Stored data:
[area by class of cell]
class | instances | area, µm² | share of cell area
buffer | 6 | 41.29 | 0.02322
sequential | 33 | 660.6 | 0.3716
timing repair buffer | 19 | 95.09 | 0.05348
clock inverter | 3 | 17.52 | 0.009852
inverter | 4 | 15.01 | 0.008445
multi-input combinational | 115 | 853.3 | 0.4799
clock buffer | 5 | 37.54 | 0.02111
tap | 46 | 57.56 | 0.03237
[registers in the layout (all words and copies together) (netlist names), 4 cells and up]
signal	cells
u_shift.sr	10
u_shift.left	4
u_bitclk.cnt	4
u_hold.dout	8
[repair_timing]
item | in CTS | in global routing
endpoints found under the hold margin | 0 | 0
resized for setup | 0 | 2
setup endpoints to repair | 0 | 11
==> src/rtl/sdh_tok_chk.sv <==
// Module: compares a received write CRC status token with the good
// pattern. Assumes tok is meaningful only while valid is 1.
module sdh_tok_chk
    import sdh_err_pkg::*;
(
    input  logic             valid,
    input  logic [TOK_W-1:0] tok,
    output logic             bad
);
    // Any pattern other than the good one is a CRC failure report.
    always_comb bad = valid & (tok != TOK_GOOD);
endmodule

==> src/rtl/sdh_acmd_rise.sv <==
// Module: detects a 0-to-1 change on any bit of the stop-command
// error-status vector. Holds the previous value, cleared by reset.
module sdh_acmd_rise #(
    parameter int W = 5
) (
    input  logic         clk,
    input  logic         rst_n,
    input  logic [W-1:0] vec,
    output logic         rise
);
    logic [W-1:0] prev_q;

    // Keep last cycle's vector for the edge compare.
    always_ff @(posedge clk) begin
        if (!rst_n) prev_q <= '0;
        else        prev_q <= vec;
    end

    // Any bit now 1 that was 0 one cycle ago.
    always_comb rise = |(vec & ~prev_q);
endmodule

==> src/rtl/sdh_sticky_bit.sv <==
// Module: one sticky status bit with write-1 clear. A set in the same
// cycle as a clear wins, so no event is lost.
module sdh_sticky_bit (
    input  logic clk,
    input  logic rst_n,
    input  logic set,
    input  logic clr,
    output logic q
);
    // Hold, clear on request, set dominant.
    always_ff @(posedge clk) begin
        if (!rst_n) q <= 1'b0;
        else        q <= set | (q & ~clr);
    end
endmodule
==> src/rtl/xgm_pkg.sv <==
package xgm_pkg;

    // Control character values decoded on each byte lane
    localparam logic [7:0] CH_START = 8'hFB;
    localparam logic [7:0] CH_TERM  = 8'hFD;
    localparam logic [7:0] CH_IDLE  = 8'h07;

    typedef enum logic [2:0] {
        LK_DATA,
        LK_START,
        LK_TERM,
        LK_IDLE,
        LK_BAD
    } lane_kind_e;

    // Fault flag bit positions; the code register reports index + 1
    localparam int ERR_LANE     = 0;
    localparam int ERR_RESTART  = 1;
    localparam int ERR_IDLE_IN  = 2;
    localparam int ERR_BADCTL   = 3;
    localparam int ERR_GAP      = 4;
    localparam int ERR_STRAY    = 5;
    localparam int ERR_N        = 6;
    localparam int CODE_W       = 3;

endpackage

==> src/rtl/xgm_lane_dec.sv <==
module xgm_lane_dec
    import xgm_pkg::*;
(
    input  logic       ctl_i,
    input  logic [7:0] byte_i,
    output lane_kind_e kind_o
);

    always_comb begin
        if (!ctl_i) begin
            kind_o = LK_DATA;
        end else begin
            unique case (byte_i)
                CH_START: kind_o = LK_START;
                CH_TERM:  kind_o = LK_TERM;
                CH_IDLE:  kind_o = LK_IDLE;
                default:  kind_o = LK_BAD;
            endcase
        end
    end

endmodule

==> src/rtl/xgm_err_reg.sv <==
module xgm_err_reg #(
    parameter int N  = 6,
    parameter int CW = 3
) (
    input  logic          clk,
    input  logic          rst_n,
    input  logic          clr_i,
    input  logic [N-1:0]  ev_i,
    output logic [N-1:0]  flags_o,
    output logic [CW-1:0] code_o
);

    typedef struct packed {
        logic [N-1:0]  flags;
        logic [CW-1:0] code;
    } err_state_t;

    err_state_t st_d, st_q;

    always_comb begin
        st_d = st_q;
        if (clr_i) begin
            st_d = '0;
        end else begin
            if ((st_q.code == '0) && (ev_i != '0)) begin
                for (int j = N - 1; j >= 0; j--) begin
                    if (ev_i[j]) st_d.code = CW'(j + 1);
                end
            end
            st_d.flags = st_q.flags | ev_i;
        end
    end

    always_ff @(posedge clk or negedge rst_n) begin
        if (!rst_n) st_q <= '0;
        else        st_q <= st_d;
    end

    assign flags_o = st_q.flags;
    assign code_o  = st_q.code;


    sticky_chk: assert property (@(posedge clk) disable iff (!rst_n)
        !clr_i |=> ((flags_o & $past(flags_o)) == $past(flags_o)));


    clear_chk: assert property (@(posedge clk) disable iff (!rst_n)
        clr_i |=> (flags_o == '0 && code_o == '0));


    code_flag_chk: assert property (@(posedge clk) disable iff (!rst_n)
        ((code_o != '0) == (flags_o != '0)));


    code_hold_chk: assert property (@(posedge clk) disable iff (!rst_n)
        (code_o != '0 && !clr_i) |=> $stable(code_o));

endmodule

==> src/rtl/xgm_monitor.sv <==
module xgm_monitor
    import xgm_pkg::*;
#(
    parameter int   LANES    = 8,
    parameter int   MIN_GAP  = 12,
    parameter bit   DIC_EN   = 1'b1,
    parameter int   CNT_W    = 16,
    parameter int   LEN_W    = 16,
    parameter int   GAP_W    = 8,
    parameter int   GAP_INIT = 15
) (
    input  logic                 clk,
    input  logic                 rst_n,
    input  logic                 clr_i,
    input  logic [LANES-1:0]     xgmii_ctl_i,
    input  logic [LANES*8-1:0]   xgmii_data_i,
    output logic [CNT_W-1:0]     pkt_count_o,
    output logic [LEN_W-1:0]     frame_len_o,
    output logic                 frame_done_o,
    output logic [GAP_W-1:0]     gap_o,
    output logic [1:0]           deficit_o,
    output logic                 in_frame_o,
    output logic [ERR_N-1:0]     err_flags_o,
    output logic [CODE_W-1:0]    err_code_o
);

    localparam int DEF_MAX  = 3;
    localparam int HALF     = 4;

    typedef struct packed {
        logic             in_frame;
        logic             seen_end;
        logic [LEN_W-1:0] len;
        logic [GAP_W-1:0] gap;
        logic [GAP_W-1:0] gap_last;
        logic [1:0]       deficit;
        logic [CNT_W-1:0] cnt;
        logic [LEN_W-1:0] last_len;
        logic             done;
    } mon_state_t;

    mon_state_t       s_d, s_q;
    lane_kind_e       kind [LANES];
    logic [ERR_N-1:0] ev_d;

    // Per-lane control decode
    for (genvar g = 0; g < LANES; g++) begin : g_lane
        xgm_lane_dec u_dec (
            .ctl_i  (xgmii_ctl_i[g]),
            .byte_i (xgmii_data_i[8*g +: 8]),
            .kind_o (kind[g])
        );
    end

    // Lanes are applied in order, lane 0 first, within one cycle
    always_comb begin
        int nd;
        s_d      = s_q;
        s_d.done = 1'b0;
        ev_d     = '0;
        nd       = 0;
        for (int i = 0; i < LANES; i++) begin
            unique case (kind[i])
                LK_DATA: begin
                    // data outside a frame is ignored
                    if (s_d.in_frame && (s_d.len != '1)) s_d.len = s_d.len + 1'b1;
                end
                LK_START: begin
                    // start only in lane 0 of a 32-bit half
                    if ((i % HALF) != 0) ev_d[ERR_LANE] = 1'b1;
                    if (s_d.in_frame) begin
                        // open frame dropped, a new one begins
                        ev_d[ERR_RESTART] = 1'b1;
                    end else begin
                        s_d.gap_last = s_d.gap;
                        if (DIC_EN) begin

                            if (int'(s_d.gap) < MIN_GAP) begin
                                nd = int'(s_d.deficit) + (MIN_GAP - int'(s_d.gap));
                                if (nd > DEF_MAX) begin
                                    ev_d[ERR_GAP] = 1'b1;
                                    s_d.deficit   = '0;
                                end else begin
                                    s_d.deficit = 2'(nd);
                                end
                            end else begin
                                nd = int'(s_d.deficit) - (int'(s_d.gap) - MIN_GAP);
                                s_d.deficit = (nd < 0) ? 2'd0 : 2'(nd);
                            end
                        end else if (int'(s_d.gap) < MIN_GAP) begin

                            ev_d[ERR_GAP] = 1'b1;
                        end
                        s_d.gap = '0;
                    end
                    s_d.in_frame = 1'b1;
                    s_d.len      = LEN_W'(1);
                end
                LK_TERM: begin
                    if (s_d.in_frame) begin

                        s_d.cnt      = s_d.cnt + 1'b1;
                        s_d.last_len = s_d.len;
                        s_d.done     = 1'b1;
                        s_d.seen_end = 1'b1;
                        s_d.in_frame = 1'b0;
                        s_d.gap      = GAP_W'(1);
                    end else if (s_d.seen_end) begin

                        ev_d[ERR_STRAY] = 1'b1;
                    end
                end
                LK_IDLE: begin
                    if (s_d.in_frame) begin

                        ev_d[ERR_IDLE_IN] = 1'b1;
                    end else if (s_d.gap != '1) begin
                        s_d.gap = s_d.gap + 1'b1;
                    end
                end
                default: begin

                    ev_d[ERR_BADCTL] = 1'b1;
                end
            endcase
        end
    end

    always_ff @(posedge clk or negedge rst_n) begin
        if (!rst_n) begin
            s_q     <= '0;
            s_q.gap <= GAP_W'(GAP_INIT);
        end else begin
            s_q     <= s_d;
        end
    end

    xgm_err_reg #(
        .N  (ERR_N),
        .CW (CODE_W)
    ) u_err (
        .clk     (clk),
        .rst_n   (rst_n),
        .clr_i   (clr_i),
        .ev_i    (ev_d),
        .flags_o (err_flags_o),
        .code_o  (err_code_o)
    );

    assign pkt_count_o  = s_q.cnt;
    assign frame_len_o  = s_q.last_len;
    assign frame_done_o = s_q.done;
    assign gap_o        = s_q.gap_last;
    assign deficit_o    = s_q.deficit;
    assign in_frame_o   = s_q.in_frame;


    done_len_chk: assert property (@(posedge clk) disable iff (!rst_n)
        frame_done_o |-> (frame_len_o != '0));


    cnt_hold_chk: assert property (@(posedge clk) disable iff (!rst_n)
        !frame_done_o |-> (pkt_count_o == $past(pkt_count_o)));

endmodule
[config.mk]
export PLATFORM = sky130hd
export DESIGN_NAME = prot_supervisor
export DESIGN_NICKNAME = d
export VERILOG_FILES = /design/src/rtl/prot_pkg.sv /design/src/rtl/prot_persist_timer.sv /design/src/rtl/prot_olp_counter.sv /design/src/rtl/prot_thermal.sv /design/src/rtl/prot_restart_fsm.sv /design/src/rtl/prot_supervisor.sv
export SDC_FILE = /design/constraint.sdc
export NUM_CORES = 1
export LEC_CHECK = 0
export CORE_ASPECT_RATIO = 0.8
export CORE_MARGIN = 2
export CORE_UTILIZATION = 55
export DETAILED_ROUTE_END_ITERATION = 12
export PLACE_DENSITY = 0.79
export SETUP_SLACK_MARGIN = 0.05
export SLEW_MARGIN = 20
export SYNTH_ARGS = -nofsm -noshare
export SYNTH_HDL_FRONTEND = slang
export SYNTH_SLANG_ARGS = --single-unit
[constraint.sdc]
create_clock -name clk_i -period 2.5 [get_ports clk_i]
set_input_delay 0.5 -clock clk_i [delete_from_list [all_inputs] [get_ports clk_i]]
set_output_delay 0.5 -clock clk_i [all_outputs]
set_load 0.02 [all_outputs]
[src/rtl/prot_pkg.sv]
package prot_pkg;
  typedef enum logic [1:0] {
    ST_START = 2'd0,
    ST_RUN   = 2'd1,
    ST_HOLD  = 2'd2,
    ST_DRAIN = 2'd3
  } sup_state_e;

  typedef enum logic [2:0] {
    CAUSE_NONE   = 3'd0,
    CAUSE_OCP    = 3'd1,
    CAUSE_VOVP   = 3'd2,
    CAUSE_TSD    = 3'd3,
    CAUSE_RSHORT = 3'd4,
    CAUSE_OSHORT = 3'd5,
    CAUSE_OLOAD  = 3'd6
  } cause_e;

  // fault vector index i carries cause code i+1; lower index wins
  localparam int unsigned NUM_FAULTS = 6;
endpackage
==> src/rtl/ptrk_pkg.sv <==
package ptrk_pkg;
    typedef enum logic [1:0] {
        WK_ALU   = 2'b00,
        WK_LOAD  = 2'b01,
        WK_SPEC  = 2'b10,
        WK_NONE  = 2'b11
    } wr_kind_e;

    typedef enum logic {
        ST_RUN          = 1'b0,
        ST_AWAIT_REPAIR = 1'b1
    } rep_state_e;
endpackage

==> src/rtl/ptrk_poison_file.sv <==
module ptrk_poison_file #(
    parameter int NREGS = 64,
    localparam int REG_W = $clog2(NREGS)
) (
    input  logic             clk,
    input  logic             rst,
    input  logic             set_en,
    input  logic             clr_en,
    input  logic [REG_W-1:0] wr_idx,
    input  logic [REG_W-1:0] rd_idx,
    output logic             rd_bit
);
    logic [NREGS-1:0] bits_q;

    for (genvar i = 0; i < NREGS; i++) begin : g_bit
        if (i == 0) begin : g_zero
            // register 0 can never hold poison
            assign bits_q[i] = 1'b0;
        end else begin : g_live
            always_ff @(posedge clk) begin
                if (rst) begin
                    bits_q[i] <= 1'b0;
                end else if (wr_idx == REG_W'(i)) begin
                    if (set_en)      bits_q[i] <= 1'b1;
                    else if (clr_en) bits_q[i] <= 1'b0;
                end
            end
        end
    end

    // read port sees the value from before this cycle's update
    assign rd_bit = bits_q[rd_idx];
endmodule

Description of the task | Scan the records above for the word "wins" and return every line where it occurs.

Output below |
// cycle as a clear wins, so no event is lost.
  // fault vector index i carries cause code i+1; lower index wins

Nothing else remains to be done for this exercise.